Exercise requirements: Which lines below fall between the one containing "File: src/flat_wrapper.sv" and the one containing "assign bus_seg = bus_i.seg;"? Repeat them exactly, counting both of those lines, and add nothing else.

Supplied data:
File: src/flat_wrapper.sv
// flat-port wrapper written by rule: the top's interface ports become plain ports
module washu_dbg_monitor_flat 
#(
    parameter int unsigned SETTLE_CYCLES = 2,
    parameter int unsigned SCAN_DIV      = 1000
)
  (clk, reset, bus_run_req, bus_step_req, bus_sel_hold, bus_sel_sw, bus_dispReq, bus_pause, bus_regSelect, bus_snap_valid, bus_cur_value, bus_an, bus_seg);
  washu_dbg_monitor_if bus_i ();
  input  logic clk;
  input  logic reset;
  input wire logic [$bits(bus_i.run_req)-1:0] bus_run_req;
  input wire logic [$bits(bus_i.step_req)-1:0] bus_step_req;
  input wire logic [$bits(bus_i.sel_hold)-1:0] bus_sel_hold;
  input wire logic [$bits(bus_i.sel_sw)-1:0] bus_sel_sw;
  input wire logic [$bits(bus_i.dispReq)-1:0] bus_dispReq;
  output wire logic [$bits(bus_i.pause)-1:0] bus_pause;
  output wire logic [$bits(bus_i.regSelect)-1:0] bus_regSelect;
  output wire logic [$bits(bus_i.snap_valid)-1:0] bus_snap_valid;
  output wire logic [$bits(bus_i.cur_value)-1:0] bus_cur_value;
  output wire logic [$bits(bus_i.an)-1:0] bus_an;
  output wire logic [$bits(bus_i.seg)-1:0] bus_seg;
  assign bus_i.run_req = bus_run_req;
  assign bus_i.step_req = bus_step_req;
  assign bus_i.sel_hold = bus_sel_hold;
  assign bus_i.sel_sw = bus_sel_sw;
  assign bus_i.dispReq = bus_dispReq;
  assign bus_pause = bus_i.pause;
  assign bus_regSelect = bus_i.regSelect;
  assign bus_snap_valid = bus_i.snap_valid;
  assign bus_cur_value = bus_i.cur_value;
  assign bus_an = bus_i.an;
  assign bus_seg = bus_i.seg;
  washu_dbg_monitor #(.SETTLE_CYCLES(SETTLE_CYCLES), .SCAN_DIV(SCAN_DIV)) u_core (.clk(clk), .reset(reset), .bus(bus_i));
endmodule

* * *

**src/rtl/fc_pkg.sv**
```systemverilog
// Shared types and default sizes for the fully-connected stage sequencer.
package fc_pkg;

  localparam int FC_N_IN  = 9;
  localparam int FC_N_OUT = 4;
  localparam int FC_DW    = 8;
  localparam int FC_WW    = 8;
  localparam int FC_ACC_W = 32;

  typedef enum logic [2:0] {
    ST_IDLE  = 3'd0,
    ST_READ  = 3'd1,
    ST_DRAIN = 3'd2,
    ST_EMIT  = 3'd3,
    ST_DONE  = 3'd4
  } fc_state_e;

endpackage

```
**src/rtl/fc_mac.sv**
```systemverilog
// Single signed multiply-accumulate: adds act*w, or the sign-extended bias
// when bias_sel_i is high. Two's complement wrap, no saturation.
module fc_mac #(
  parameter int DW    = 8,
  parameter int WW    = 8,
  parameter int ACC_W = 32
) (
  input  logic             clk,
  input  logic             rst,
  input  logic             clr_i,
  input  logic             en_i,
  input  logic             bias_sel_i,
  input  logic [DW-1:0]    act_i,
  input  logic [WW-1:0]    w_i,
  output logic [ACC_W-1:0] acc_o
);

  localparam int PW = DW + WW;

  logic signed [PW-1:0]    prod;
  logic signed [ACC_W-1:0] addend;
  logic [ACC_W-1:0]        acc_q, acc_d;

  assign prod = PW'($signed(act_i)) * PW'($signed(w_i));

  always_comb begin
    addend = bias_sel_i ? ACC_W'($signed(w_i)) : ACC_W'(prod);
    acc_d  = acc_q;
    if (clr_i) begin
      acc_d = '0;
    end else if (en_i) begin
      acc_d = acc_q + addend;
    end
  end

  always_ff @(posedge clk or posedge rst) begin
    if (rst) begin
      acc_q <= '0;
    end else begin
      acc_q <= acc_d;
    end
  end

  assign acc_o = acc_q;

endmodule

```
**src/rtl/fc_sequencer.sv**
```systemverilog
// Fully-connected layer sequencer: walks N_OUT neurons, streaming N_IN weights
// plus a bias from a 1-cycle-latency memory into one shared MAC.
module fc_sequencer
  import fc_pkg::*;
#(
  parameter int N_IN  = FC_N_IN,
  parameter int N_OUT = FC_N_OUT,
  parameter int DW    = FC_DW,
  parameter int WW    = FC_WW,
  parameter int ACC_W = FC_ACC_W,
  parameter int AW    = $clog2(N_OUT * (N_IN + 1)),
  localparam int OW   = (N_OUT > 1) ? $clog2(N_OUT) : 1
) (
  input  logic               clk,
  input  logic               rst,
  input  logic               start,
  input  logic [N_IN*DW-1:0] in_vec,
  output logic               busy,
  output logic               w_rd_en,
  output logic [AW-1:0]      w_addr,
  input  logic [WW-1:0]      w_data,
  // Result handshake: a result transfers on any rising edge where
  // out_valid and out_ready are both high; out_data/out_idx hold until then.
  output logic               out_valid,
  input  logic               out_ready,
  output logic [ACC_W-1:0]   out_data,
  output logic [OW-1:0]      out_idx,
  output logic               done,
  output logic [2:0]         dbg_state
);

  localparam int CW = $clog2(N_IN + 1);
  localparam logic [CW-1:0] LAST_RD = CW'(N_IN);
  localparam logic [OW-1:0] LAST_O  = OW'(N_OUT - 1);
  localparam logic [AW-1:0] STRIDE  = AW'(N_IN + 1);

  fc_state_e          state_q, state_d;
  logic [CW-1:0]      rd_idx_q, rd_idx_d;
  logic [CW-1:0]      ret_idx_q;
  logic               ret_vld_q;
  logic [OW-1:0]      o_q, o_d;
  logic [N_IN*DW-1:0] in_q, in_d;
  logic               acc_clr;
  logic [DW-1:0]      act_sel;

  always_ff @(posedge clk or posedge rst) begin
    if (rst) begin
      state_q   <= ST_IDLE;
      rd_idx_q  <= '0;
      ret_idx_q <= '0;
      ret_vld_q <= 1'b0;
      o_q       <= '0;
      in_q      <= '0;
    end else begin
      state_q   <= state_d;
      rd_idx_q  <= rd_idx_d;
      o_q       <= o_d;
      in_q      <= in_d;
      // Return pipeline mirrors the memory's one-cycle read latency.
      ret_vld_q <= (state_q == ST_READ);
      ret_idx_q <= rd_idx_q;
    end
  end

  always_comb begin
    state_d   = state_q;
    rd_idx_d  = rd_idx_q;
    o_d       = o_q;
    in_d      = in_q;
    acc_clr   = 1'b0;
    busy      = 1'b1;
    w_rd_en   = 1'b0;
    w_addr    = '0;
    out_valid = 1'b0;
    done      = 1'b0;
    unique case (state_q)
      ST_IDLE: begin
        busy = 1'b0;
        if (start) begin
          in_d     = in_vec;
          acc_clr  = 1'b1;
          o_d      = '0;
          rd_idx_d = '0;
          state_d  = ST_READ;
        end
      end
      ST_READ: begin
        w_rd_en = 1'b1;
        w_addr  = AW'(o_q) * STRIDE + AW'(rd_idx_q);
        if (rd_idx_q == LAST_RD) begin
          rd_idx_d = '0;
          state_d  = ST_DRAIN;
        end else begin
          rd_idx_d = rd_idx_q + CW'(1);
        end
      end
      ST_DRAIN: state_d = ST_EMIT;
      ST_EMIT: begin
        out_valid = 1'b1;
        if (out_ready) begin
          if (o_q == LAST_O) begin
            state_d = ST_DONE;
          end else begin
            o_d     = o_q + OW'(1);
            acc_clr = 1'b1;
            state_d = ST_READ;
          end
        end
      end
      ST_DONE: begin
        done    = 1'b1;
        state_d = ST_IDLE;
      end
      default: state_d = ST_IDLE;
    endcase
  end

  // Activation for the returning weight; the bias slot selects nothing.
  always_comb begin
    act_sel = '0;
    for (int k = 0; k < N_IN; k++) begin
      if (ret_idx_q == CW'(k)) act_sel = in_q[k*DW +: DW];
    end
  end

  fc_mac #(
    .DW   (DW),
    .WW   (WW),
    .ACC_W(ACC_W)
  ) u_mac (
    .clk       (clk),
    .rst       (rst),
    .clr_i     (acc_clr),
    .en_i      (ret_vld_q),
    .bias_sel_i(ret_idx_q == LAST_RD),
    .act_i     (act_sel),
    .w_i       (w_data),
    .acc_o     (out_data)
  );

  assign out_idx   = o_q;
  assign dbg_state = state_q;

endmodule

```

Response:
File: src/flat_wrapper.sv
// flat-port wrapper written by rule: the top's interface ports become plain ports
module washu_dbg_monitor_flat 
#(
    parameter int unsigned SETTLE_CYCLES = 2,
    parameter int unsigned SCAN_DIV      = 1000
)
  (clk, reset, bus_run_req, bus_step_req, bus_sel_hold, bus_sel_sw, bus_dispReq, bus_pause, bus_regSelect, bus_snap_valid, bus_cur_value, bus_an, bus_seg);
  washu_dbg_monitor_if bus_i ();
  input  logic clk;
  input  logic reset;
  input wire logic [$bits(bus_i.run_req)-1:0] bus_run_req;
  input wire logic [$bits(bus_i.step_req)-1:0] bus_step_req;
  input wire logic [$bits(bus_i.sel_hold)-1:0] bus_sel_hold;
  input wire logic [$bits(bus_i.sel_sw)-1:0] bus_sel_sw;
  input wire logic [$bits(bus_i.dispReq)-1:0] bus_dispReq;
  output wire logic [$bits(bus_i.pause)-1:0] bus_pause;
  output wire logic [$bits(bus_i.regSelect)-1:0] bus_regSelect;
  output wire logic [$bits(bus_i.snap_valid)-1:0] bus_snap_valid;
  output wire logic [$bits(bus_i.cur_value)-1:0] bus_cur_value;
  output wire logic [$bits(bus_i.an)-1:0] bus_an;
  output wire logic [$bits(bus_i.seg)-1:0] bus_seg;
  assign bus_i.run_req = bus_run_req;
  assign bus_i.step_req = bus_step_req;
  assign bus_i.sel_hold = bus_sel_hold;
  assign bus_i.sel_sw = bus_sel_sw;
  assign bus_i.dispReq = bus_dispReq;
  assign bus_pause = bus_i.pause;
  assign bus_regSelect = bus_i.regSelect;
  assign bus_snap_valid = bus_i.snap_valid;
  assign bus_cur_value = bus_i.cur_value;
  assign bus_an = bus_i.an;
  assign bus_seg = bus_i.seg;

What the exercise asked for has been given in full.